◆ EXERCISE REQUIREMENTS:
Only one stretch of the data below is needed. Output the lines from the one with "-export SETUP_SLACK_MARGIN = 1.9" up to and including the one with "- critical path type unchanged", exactly as they stand.

◆ DATASET EXCERPTS:
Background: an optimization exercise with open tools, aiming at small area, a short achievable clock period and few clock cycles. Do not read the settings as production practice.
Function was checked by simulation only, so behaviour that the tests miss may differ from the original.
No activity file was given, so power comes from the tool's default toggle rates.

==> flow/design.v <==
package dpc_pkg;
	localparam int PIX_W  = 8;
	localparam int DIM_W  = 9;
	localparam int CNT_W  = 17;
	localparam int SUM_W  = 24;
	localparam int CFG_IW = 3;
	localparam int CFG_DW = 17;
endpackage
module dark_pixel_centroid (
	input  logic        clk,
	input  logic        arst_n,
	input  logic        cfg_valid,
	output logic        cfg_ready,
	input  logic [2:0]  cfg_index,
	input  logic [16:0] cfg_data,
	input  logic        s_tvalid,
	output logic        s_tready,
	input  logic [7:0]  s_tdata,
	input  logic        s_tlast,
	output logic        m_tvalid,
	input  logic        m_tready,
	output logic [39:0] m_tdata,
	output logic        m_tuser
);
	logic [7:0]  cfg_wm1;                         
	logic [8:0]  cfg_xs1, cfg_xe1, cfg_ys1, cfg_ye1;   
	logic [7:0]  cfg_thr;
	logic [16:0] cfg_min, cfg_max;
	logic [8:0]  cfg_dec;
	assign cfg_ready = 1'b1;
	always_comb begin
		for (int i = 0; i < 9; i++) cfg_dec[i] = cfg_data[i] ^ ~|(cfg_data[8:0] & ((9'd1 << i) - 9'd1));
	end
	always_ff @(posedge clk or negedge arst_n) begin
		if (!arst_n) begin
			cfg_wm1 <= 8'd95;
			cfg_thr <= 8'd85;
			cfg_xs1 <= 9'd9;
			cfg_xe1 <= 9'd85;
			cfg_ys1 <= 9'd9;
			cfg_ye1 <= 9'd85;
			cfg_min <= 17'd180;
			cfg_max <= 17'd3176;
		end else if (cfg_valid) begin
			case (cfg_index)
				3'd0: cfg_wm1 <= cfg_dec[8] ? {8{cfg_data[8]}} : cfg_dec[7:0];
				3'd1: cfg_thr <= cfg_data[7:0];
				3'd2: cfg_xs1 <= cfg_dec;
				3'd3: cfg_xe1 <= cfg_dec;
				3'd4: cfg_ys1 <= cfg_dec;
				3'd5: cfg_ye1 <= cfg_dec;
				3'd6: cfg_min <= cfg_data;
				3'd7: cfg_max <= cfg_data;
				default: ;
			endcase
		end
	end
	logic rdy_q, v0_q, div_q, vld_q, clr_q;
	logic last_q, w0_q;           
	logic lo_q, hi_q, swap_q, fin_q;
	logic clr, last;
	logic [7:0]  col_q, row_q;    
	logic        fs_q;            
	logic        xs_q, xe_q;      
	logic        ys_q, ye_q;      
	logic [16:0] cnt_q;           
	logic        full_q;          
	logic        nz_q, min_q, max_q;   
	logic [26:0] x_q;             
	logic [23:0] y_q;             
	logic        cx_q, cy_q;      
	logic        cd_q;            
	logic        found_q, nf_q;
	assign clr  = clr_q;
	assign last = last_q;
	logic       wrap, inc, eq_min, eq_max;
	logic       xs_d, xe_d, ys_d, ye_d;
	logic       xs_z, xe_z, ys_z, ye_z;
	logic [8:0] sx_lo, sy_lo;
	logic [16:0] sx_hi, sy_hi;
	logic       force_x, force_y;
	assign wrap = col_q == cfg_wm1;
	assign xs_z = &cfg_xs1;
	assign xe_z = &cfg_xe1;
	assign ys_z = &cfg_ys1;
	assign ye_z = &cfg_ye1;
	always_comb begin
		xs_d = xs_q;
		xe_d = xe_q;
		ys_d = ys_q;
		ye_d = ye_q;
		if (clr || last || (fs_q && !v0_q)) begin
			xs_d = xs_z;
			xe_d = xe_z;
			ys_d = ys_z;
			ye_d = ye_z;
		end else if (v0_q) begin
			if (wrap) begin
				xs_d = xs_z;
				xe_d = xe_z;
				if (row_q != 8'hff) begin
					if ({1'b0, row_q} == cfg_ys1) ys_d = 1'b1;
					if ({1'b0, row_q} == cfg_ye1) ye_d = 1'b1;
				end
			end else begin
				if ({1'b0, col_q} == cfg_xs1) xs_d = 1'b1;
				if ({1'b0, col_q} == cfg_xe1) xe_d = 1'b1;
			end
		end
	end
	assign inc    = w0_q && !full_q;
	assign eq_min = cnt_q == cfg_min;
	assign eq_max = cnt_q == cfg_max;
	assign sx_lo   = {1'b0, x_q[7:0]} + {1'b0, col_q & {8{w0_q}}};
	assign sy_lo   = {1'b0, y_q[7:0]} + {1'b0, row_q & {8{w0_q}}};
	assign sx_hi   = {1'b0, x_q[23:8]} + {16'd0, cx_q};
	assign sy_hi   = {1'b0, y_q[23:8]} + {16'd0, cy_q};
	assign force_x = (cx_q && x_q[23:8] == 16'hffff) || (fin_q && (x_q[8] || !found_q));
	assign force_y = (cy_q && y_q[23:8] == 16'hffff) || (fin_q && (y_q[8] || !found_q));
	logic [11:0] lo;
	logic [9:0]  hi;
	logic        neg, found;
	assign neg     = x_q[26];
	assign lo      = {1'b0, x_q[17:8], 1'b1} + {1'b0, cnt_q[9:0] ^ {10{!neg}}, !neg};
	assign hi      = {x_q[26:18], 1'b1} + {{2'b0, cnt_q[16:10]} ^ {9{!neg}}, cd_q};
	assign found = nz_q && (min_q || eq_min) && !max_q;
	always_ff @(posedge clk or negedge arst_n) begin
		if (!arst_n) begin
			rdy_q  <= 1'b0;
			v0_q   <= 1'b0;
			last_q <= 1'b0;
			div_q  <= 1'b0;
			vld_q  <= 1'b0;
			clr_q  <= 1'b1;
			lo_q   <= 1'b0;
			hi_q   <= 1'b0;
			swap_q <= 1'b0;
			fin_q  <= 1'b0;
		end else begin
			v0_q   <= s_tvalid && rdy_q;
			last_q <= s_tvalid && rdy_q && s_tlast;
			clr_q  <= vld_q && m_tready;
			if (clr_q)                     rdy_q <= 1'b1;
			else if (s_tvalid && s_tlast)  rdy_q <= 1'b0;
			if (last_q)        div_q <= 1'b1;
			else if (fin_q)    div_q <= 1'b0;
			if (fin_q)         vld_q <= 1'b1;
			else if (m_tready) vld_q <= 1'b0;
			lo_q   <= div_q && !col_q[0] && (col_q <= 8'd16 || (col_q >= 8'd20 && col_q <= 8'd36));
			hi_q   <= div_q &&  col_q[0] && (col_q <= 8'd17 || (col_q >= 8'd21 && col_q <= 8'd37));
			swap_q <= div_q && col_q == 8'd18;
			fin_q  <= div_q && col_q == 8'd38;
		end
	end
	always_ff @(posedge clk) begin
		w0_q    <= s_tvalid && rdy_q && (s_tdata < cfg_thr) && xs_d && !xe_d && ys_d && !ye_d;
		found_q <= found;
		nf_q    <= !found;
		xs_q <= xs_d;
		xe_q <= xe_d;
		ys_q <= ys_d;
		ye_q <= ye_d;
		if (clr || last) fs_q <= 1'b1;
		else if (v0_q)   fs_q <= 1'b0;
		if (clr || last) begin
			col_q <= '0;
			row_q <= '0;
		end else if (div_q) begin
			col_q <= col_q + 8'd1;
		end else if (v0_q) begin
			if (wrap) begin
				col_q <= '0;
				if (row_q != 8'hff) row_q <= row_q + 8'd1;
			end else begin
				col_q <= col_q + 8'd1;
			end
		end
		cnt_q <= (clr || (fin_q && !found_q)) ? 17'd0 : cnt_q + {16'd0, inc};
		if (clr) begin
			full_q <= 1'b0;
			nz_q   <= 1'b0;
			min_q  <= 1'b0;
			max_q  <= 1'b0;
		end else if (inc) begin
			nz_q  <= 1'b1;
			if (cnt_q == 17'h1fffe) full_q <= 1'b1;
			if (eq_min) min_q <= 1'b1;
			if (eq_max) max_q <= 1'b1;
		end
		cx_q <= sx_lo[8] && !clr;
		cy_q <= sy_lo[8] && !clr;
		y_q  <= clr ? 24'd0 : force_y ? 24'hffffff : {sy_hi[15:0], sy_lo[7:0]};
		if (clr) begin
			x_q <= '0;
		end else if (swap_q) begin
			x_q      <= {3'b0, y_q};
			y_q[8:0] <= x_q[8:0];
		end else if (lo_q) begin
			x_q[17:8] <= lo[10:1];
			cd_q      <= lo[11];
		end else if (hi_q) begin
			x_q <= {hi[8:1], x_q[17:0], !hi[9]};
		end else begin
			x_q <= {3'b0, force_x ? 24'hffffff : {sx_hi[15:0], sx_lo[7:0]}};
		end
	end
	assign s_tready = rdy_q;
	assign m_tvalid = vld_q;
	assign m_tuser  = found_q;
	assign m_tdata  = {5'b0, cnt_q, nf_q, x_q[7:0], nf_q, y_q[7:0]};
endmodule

* * *

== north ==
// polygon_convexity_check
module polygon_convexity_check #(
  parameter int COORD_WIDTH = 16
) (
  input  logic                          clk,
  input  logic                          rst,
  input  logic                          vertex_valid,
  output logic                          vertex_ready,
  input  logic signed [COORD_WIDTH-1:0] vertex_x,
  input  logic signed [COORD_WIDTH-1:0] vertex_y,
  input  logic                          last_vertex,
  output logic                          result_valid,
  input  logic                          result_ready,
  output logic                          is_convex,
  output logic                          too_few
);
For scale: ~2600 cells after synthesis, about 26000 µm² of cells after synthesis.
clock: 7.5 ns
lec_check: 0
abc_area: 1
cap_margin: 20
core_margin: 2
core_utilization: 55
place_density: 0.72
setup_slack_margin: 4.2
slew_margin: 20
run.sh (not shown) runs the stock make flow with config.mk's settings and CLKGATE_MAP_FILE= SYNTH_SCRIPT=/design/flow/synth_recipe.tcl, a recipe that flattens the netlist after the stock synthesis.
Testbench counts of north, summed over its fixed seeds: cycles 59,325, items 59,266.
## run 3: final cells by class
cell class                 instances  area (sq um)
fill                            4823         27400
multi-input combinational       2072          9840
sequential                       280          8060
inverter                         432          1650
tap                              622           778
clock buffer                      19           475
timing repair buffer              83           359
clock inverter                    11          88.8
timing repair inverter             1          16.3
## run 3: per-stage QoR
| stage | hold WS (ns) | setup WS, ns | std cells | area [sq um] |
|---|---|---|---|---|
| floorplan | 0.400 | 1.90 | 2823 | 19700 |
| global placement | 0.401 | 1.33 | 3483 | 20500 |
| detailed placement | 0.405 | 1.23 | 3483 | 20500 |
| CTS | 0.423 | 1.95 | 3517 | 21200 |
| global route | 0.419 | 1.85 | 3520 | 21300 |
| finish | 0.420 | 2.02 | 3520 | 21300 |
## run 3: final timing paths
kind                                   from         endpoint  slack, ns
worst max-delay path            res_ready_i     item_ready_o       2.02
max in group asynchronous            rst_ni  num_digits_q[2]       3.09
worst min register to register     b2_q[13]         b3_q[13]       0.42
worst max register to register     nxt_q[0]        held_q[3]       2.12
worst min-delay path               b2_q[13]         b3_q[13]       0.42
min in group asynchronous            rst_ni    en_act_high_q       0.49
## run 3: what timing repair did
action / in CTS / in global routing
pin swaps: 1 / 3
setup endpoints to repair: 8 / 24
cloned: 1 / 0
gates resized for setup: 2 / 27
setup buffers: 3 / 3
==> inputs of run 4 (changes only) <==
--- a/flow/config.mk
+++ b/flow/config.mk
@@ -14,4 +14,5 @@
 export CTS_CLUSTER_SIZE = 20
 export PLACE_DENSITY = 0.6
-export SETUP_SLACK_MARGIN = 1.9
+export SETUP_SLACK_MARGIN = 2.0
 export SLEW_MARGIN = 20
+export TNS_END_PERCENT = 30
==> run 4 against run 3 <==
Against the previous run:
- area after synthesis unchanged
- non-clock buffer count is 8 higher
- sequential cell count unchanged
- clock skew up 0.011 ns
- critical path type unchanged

◆ RESULT BELOW:
-export SETUP_SLACK_MARGIN = 1.9
+export SETUP_SLACK_MARGIN = 2.0
 export SLEW_MARGIN = 20
+export TNS_END_PERCENT = 30
==> run 4 against run 3 <==
Against the previous run:
- area after synthesis unchanged
- non-clock buffer count is 8 higher
- sequential cell count unchanged
- clock skew up 0.011 ns
- critical path type unchanged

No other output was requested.